Sur Internet, la prolifération de « deepfakes » pornographiques embarrasse professionnels et régulateurs

Sur Internet, la prolifération de « deepfakes » pornographiques embarrasse professionnels et régulateurs


Au 21e jour de la guerre en Ukraine, une vidéo, montée de toutes pièces et diffusée massivement en ligne, montrait Volodymyr Zelensky appelant ses troupes à « rendre les armes ». Si elle a été très vite démentie par le président ukrainien, elle a mis un nouveau coup de projecteur sur le deepfake, une technologie exploitant l’intelligence artificielle (IA) pour, par exemple, substituer dans une vidéo un visage par un autre. Cette technologie intéresse désormais les pouvoirs publics, qui redoutent la propagation virale de fausses nouvelles de plus en plus difficiles à repérer.
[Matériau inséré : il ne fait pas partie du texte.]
$ cat src/rtl/labk_stim_seq.sv
// Stimulus sequencer that sweeps the four (a,b) vectors into an and-not gate stage and counts mismatches on z.
// Optional simulation trace of each sampled vector is enabled by defining LABK_STIM_TRACE_EN.
module labk_stim_seq #(
    parameter int SETTLE_CYCLES = 1
) (
    input  logic       clk,
    input  logic       rst_n,
    input  logic       start,
    input  logic       z,
    output logic       a,
    output logic       b,
    output logic [1:0] vec_idx,
    output logic       busy,
    output logic       done,
    output logic       pass,
    output logic [2:0] err_count
);

    localparam logic [1:0] IDLE   = 2'd0;
    localparam logic [1:0] DRIVE  = 2'd1;
    localparam logic [1:0] SAMPLE = 2'd2;
    localparam logic [1:0] DONE   = 2'd3;

    localparam logic [7:0] SETTLE_LOAD = 8'(SETTLE_CYCLES);

    logic [1:0] state_r;
    logic [1:0] state_s;
    logic [7:0] cnt_r;
    logic [7:0] cnt_s;
    logic [1:0] idx_s;
    logic [2:0] err_s;
    logic       busy_s;
    logic       mismatch_s;

    // Gate under test is expected to compute a & ~b on the currently driven vector.
    function automatic logic exp_and_not(input logic in_a, input logic in_b);
        return in_a & ~in_b;
    endfunction

    // Next-state, counter, vector index and error count selection.
    always_comb begin
        state_s    = state_r;
        cnt_s      = cnt_r;
        idx_s      = vec_idx;
        err_s      = err_count;
        mismatch_s = (z != exp_and_not(a, b));
        case (state_r)
            IDLE, DONE: begin
                if (start) begin
                    state_s = DRIVE;
                    cnt_s   = SETTLE_LOAD;
                    idx_s   = 2'd0;
                    err_s   = 3'd0;
                end else begin
                    state_s = state_r;
                end
            end
            DRIVE: begin
                cnt_s = cnt_r - 8'd1;
                // A zero count cannot occur in normal flow; treat it as "settled" so the sweep never stalls.
                if (cnt_r <= 8'd1) begin
                    state_s = SAMPLE;
                end else begin
                    state_s = DRIVE;
                end
            end
            SAMPLE: begin
                if (mismatch_s) begin
                    err_s = err_count + 3'd1;
                end else begin
                    err_s = err_count;
                end
                if (vec_idx != 2'd3) begin
                    idx_s   = vec_idx + 2'd1;
                    cnt_s   = SETTLE_LOAD;
                    state_s = DRIVE;
                end else begin
                    state_s = DONE;
                end
            end
            default: begin
                state_s = IDLE;
                cnt_s   = 8'd0;
                idx_s   = 2'd0;
                err_s   = 3'd0;
            end
        endcase
        busy_s = (state_s == DRIVE) || (state_s == SAMPLE);
    end

    // State and registered outputs; done/pass reflect the DONE state one edge after it is entered.
    always_ff @(posedge clk) begin
        if (!rst_n) begin
            state_r   <= IDLE;
            cnt_r     <= 8'd0;
            vec_idx   <= 2'd0;
            err_count <= 3'd0;
            a         <= 1'b0;
            b         <= 1'b0;
            busy      <= 1'b0;
            done      <= 1'b0;
            pass      <= 1'b0;
        end else begin
            state_r   <= state_s;
            cnt_r     <= cnt_s;
            vec_idx   <= idx_s;
            err_count <= err_s;
            a         <= busy_s & idx_s[1];
            b         <= busy_s & idx_s[0];
            busy      <= busy_s;
            done      <= (state_r == DONE);
            pass      <= (state_r == DONE) && (err_count == 3'd0);
        end
    end

`ifdef LABK_STIM_TRACE_EN
    // Trace of every sampled vector and the gate response.
    always_ff @(posedge clk) begin
        if (rst_n && (state_r == SAMPLE)) begin
            $display("a=%b b=%b z=%b", a, b, z);
        end else begin
        end
    end
`else
`endif

endmodule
Pourtant, cet usage est largement minoritaire. Il faut, pour le comprendre, se pencher sur une autre tendance en ligne liée au deepfake : le remplacement, dans une vidéo pornographique, du visage de l’actrice par celui d’une autre femme. Cette pratique, parfois appelée « deep-porn », a gagné en popularité depuis son émergence, en 2017, et correspondait deux ans plus tard à 96 % des deepfakes trouvables sur Internet, d’après l’étude d’une entreprise néerlandaise de cybersécurité.

Une technologie intrinsèquement liée à la pornographie

DeepFaceLab est un outil de création de deepfakes. Ses concepteurs, qui ont publié en libre accès leur code sur la plate-forme GitHub, estiment que la quasi-totalité des vidéos deepfakes créées le sont aujourd’hui avec ce logiciel. Sur leur page, on y trouve de nombreux exemples : le visage du milliardaire Elon Musk intégré au film Interstellar, l’acteur Arnold Schwarzenegger rajeuni, le chef de l’Etat nord-coréen Kim Jong-un en plein laïus sur la préservation de la démocratie… Mais aussi, plus bas, un lien vers MrDeepFakes, un site pornographique.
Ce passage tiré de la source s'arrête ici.